Vandeck Santiago (texto)
Edvaldo Rodrigues (foto)

A 2ª edição da Fenelivro (Feira Nordestina do Livro) acaba hoje, no Centro de Convenções, em Olinda, e a ocasião é propícia para lembrar uma profecia recebida com fanfarras em 5 de junho de 2006. “Os livros vão desaparecer. O impresso é o lugar onde as palavras vão para morrer”, dizia o analista de mídia Jeff Jarvis em artigo célebre publicado no The Guardian daquele dia. Em duas palavras ele enterrava uma tradição de mais de cinco séculos. “Precisamos matar os livros para salvá-los”, afirmava Jarvis, adiantando que os livros eram “meios ultrapassados de comunicação”. Entre outras coisas, os livros não incluíam links para acesso direto, e eram muito longos, argumentava ele. Em 2007 surgiu o e-book e muitos acreditaram que era o último prego no esquife do impresso.
Jeff Jarvis é um dos principais gurus de mídia em escala internacional.
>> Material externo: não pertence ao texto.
This design comes from an exercise in tuning for small area and a short achievable clock period on the open sky130 flow, not from production work.
RTL that was checked went through simulation tests only; none was proved equivalent to the original.
No activity file was given, so power comes from the tool's default toggle rates.

// KalmanFilter
module KalmanFilter(
    input clk,
    input reset,
    input valid_in,
    input [7:0] z_k,
    output reg [7:0] x_k
);
==> flow/config.mk <==
export PLATFORM = sky130hd
export DESIGN_NAME = KalmanFilter
export DESIGN_NICKNAME = KalmanFilter
export VERILOG_FILES = /design/flow/design.v
export SDC_FILE = /design/flow/constraint.sdc
export NUM_CORES = 4
export LEC_CHECK = 0
export CAP_MARGIN = 20
export CORE_MARGIN = 2
export CORE_UTILIZATION = 55
export CTS_BUF_LIST = sky130_fd_sc_hd__clkbuf_4
export SLEW_MARGIN = 20
==> flow/constraint.sdc <==
create_clock -name core_clock -period 40.0 [get_ports {clk}]
set_input_delay 8.0000 -clock core_clock [delete_from_list [all_inputs] [get_ports {clk}]]
set_output_delay 8.0000 -clock core_clock [all_outputs]
set_load 0.01 [all_outputs]
standard.sh (not shown) runs the stock make flow with config.mk's settings and CLKGATE_MAP_FILE= SYNTH_SCRIPT=/design/flow/synth_recipe.tcl, a recipe that flattens the netlist after the stock synthesis.
==> flow/flow/run.sh <==
#!/bin/bash
# Layout flow: the standard flow (standard.sh) with these changes:
#  - synthesis keeps module kf_x (the logic that only depends on registers)
#    separate until technology mapping, maps it for area (flow/area.abc) and
#    the rest of the design for delay with area recovery and gate sizing
#    (flow/delay.abc),
#    instead of ORFS's single ABC script; the design is flattened afterwards
#    exactly as in the standard synthesis;
#  - full/half-adder extraction is skipped (ADDER_MAP_FILE left empty);
#  - ports are buffered with buf_2 cells.
# Registers, their names and cell types are those of the standard synthesis.
set -euo pipefail
here=$(pwd)
cat > my_synth.tcl <<EOT
proc abc {args} {
  set i [lsearch -exact \$args -script]
  set ax \$args; lset ax [expr {\$i + 1}] $here/flow/area.abc
  set at \$args; lset at [expr {\$i + 1}] $here/flow/delay.abc
  yosys abc {*}\$ax kf_x
  yosys abc {*}\$at KalmanFilter
}
source $here/synth_recipe.tcl
EOT
sed -e "s#SYNTH_SCRIPT=[^ ]*#SYNTH_SCRIPT=$here/my_synth.tcl ADDER_MAP_FILE=#" standard.sh > my_standard.sh
grep -q "my_synth.tcl ADDER_MAP_FILE=" my_standard.sh
export SYNTH_KEEP_MODULES=kf_x
export PRE_DETAIL_PLACE_TCL=$here/flow/pre_dp.tcl
export BUFFER_PORTS_ARGS="-buffer_cell sky130_fd_sc_hd__buf_2"
bash my_standard.sh > flow.log 2>&1
==> flow/flow/area.abc <==
strash
dch -f
amap
topo
stime -p
==> flow/flow/delay.abc <==
strash
dch -f
map -D 2500
topo
upsize -D 2300
dnsize -D 2300
topo
stime -p
==> flow/flow/pre_dp.tcl <==
# Output ports only drive the 0.01 pF port load: use buf_1 as their buffers.
foreach inst [[ord::get_db_block] getInsts] {
  set n [$inst getName]
  if {[string match "output*" $n] && [[$inst getMaster] getName] == "sky130_fd_sc_hd__buf_2"} {
    replace_cell $n sky130_fd_sc_hd__buf_1
  }
}
Then changed:
- CORE_UTILIZATION: 55 -> 30
Result: Clock skew shrinks by 0.0057 ns. Routed wire length shrinks by 2.0%. Combinational power fell by about 1%. Non-clock buffer count does not change. Setup slack is better by 0.018 ns. Count of clock-buffer cells in the layout stays the same. Synthesized area does not change.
Quando ele fala, as pessoas escutam. Mas, assim como acontece com qualquer guru, em qualquer área, é conveniente não tomar suas profecias como tábuas da lei entregues diretamente pelo Senhor.
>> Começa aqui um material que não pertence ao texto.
Source: an optimization exercise on an open RTL-to-GDS flow (aim: small area and a short achievable clock period). Production flows keep margins and buffers that such runs may drop. Power figures rest on the tool's default switching activity, not on a simulated workload.

Setup of lane 3:
## gb_apu
module gb_apu (
    input  logic        clk,
    input  logic        reset,
    input  logic [15:0] addr_i,
    input  logic [ 7:0] data_i,
    input  logic        wren,
    output logic [ 7:0] data_o,
    output logic [15:0] left,
    output logic [15:0] right
);
    logic       hi_ok, in_regs, in_wave, is26;
    logic [4:0] ridx;
    assign hi_ok   = (addr_i[15:6] == 10'b1111111100);
    assign in_regs = hi_ok & (addr_i[5] ^ addr_i[4]);
    assign in_wave = hi_ok & addr_i[5] & addr_i[4];
    assign ridx    = {~addr_i[4], addr_i[3:0]};
    assign is26    = in_regs & (ridx == 5'd22);
    logic [31:0][7:0] regs, regs_n;
    logic             se;
    assign se = regs[22][7];
    logic       clr, wr_ok;
    logic [7:0] dcol;
    assign clr   = reset | (wren & is26 & ~data_i[7]);
    assign wr_ok = wren & in_regs & (se | (is26 & data_i[7]));
    assign dcol  = data_i & {8{~clr}};
    integer i;
    always_comb begin
        for (i = 0; i < 32; i = i + 1) begin
            regs_n[i] = (clr | (wr_ok & (ridx == i[4:0]))) ? dcol : regs[i];
        end
    end
    always_ff @(posedge clk) regs <= regs_n;
    logic [15:0][7:0] wave;
    logic [7:0] cur_byte, byte_n;
    logic [4:0] ptr, ptr_next;
    logic [3:0] wave_waddr;
    logic       wave_we, ch3_dac;
  ...
For scale: roughly 2400 cells after synthesis.
==> flow/config.mk <==
export PLATFORM = sky130hd
export DESIGN_NAME = gb_apu
export DESIGN_NICKNAME = gb_apu
export VERILOG_FILES = /design/flow/design.v
export SDC_FILE = /design/flow/constraint.sdc
export NUM_CORES = 4
export LEC_CHECK = 0
export CAP_MARGIN = 20
export CORE_MARGIN = 2
export CORE_UTILIZATION = 40
export SETUP_SLACK_MARGIN = 5
export SLEW_MARGIN = 20
==> flow/constraint.sdc <==
create_clock -name core_clock -period 11.0 [get_ports {clk}]
set_input_delay 2.2000 -clock core_clock [delete_from_list [all_inputs] [get_ports {clk}]]
set_output_delay 2.2000 -clock core_clock [all_outputs]
set_load 0.01 [all_outputs]
run.sh (not shown) runs the stock make flow with config.mk's settings and CLKGATE_MAP_FILE= SYNTH_SCRIPT=/design/flow/synth_recipe.tcl, a recipe that flattens the netlist after the stock synthesis.
Lane 3 finished every stage and its layout cleared the timing, design-rule and antenna checks.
Imaginem, por exemplo, que algum editor tivesse tomado as palavras do Jeff Jarvis como verdade absoluta e deixado de investir na edição de livros. A essa altura, dez anos depois, estaria arrancando os cabelos e se lamentando por ter acreditado na pregação daquele apóstolo da revolução digital.
Porque, hoje, “duas de cada três pessoas continuam lendo seus livros principalmente em papel”, como mostra a reportagem “Quero ler em papel”, de Joseba Elola, no El País (9/10/16). “O deslumbramento que os novos aparelhos eletrônicos de leitura produziram se estabilizou. Deixaram de ser moda e se tornaram, é verdade, um fato, um fenômeno que veio para ficar”, escreve Elola. O cenário é de crescimento das vendas de obras em papel e de queda na dos livros eletrônicos. Com um detalhe relevante: também os jovens, nativos digitais, preferem o livro em papel.
A dinâmica que se nota no caso da relação livro impresso X eletrônico não é a de substituição de um meio por outro, mas a de acumulação (é o mesmo processo que se verifica em relação ao jornal impresso, com intensidade e nuances diferentes, mas isso é outra história, para outro artigo). É diferente, para dar um exemplo clássico, que já via na boca de mais de um guru digital, do barco a vapor e do barco a vela como meio de transporte de gente e de mercadorias. Aí houve mesmo uma substituição (não quero parecer ranzinza, mas preciso dizer que mesmo neste caso a mudança demorou quase um século para consolidar-se. O motor a vapor foi inventado no século 18; sua implantação no transporte aquático ocorreu no início do século 19; mas só na última década do século 19 a substituição se consolidou).
Os números que embasam a matéria do repórter do El País são do mercado dos Estados Unidos e da Espanha. Notícias semelhantes, porém, vêm igualmente de outros países – e com uma frequência tão constante que às vezes até parece que é a mesma matéria, adaptada para idiomas diferentes. No caso da Europa e dos Estados Unidos, a informação chama mais atenção entre outras coisas porque nesses países o acesso ao consumo digital dá-se em patamar mais elevado do que entre nosotros, na América Latina. É pouco provável que o quadro seja diferente no Paraguai, na Argentina, no Chile, no Brasil.
Aqui já temos estatísticas mostrando que o panorama da relação vendas de livro impresso x eletrônico é semelhante ao mencionado na reportagem do El País. O fenômeno dos eventos literários (feiras, salões, festivais e bienais) é um indicativo bastante visível disso. Temos hoje quase uma centena deles, talvez até mais, por todo o país, não apenas nas capitais e grandes cidades. Compartilho da opinião de que a função desses eventos não é promover a leitura diretamente, e sim estimular o mercado de livros. Se a previsão mencionada no início deste artigo tivesse se confirmado, todas essas feiras, salões, festivais e bienais seriam uma espécie de cemitério da palavra impressa. Em vez disso, elas são a confirmação de que a palavra impressa tem uma resiliência que a vã filosofia dos profetas do seu fim não é capaz de enxergar.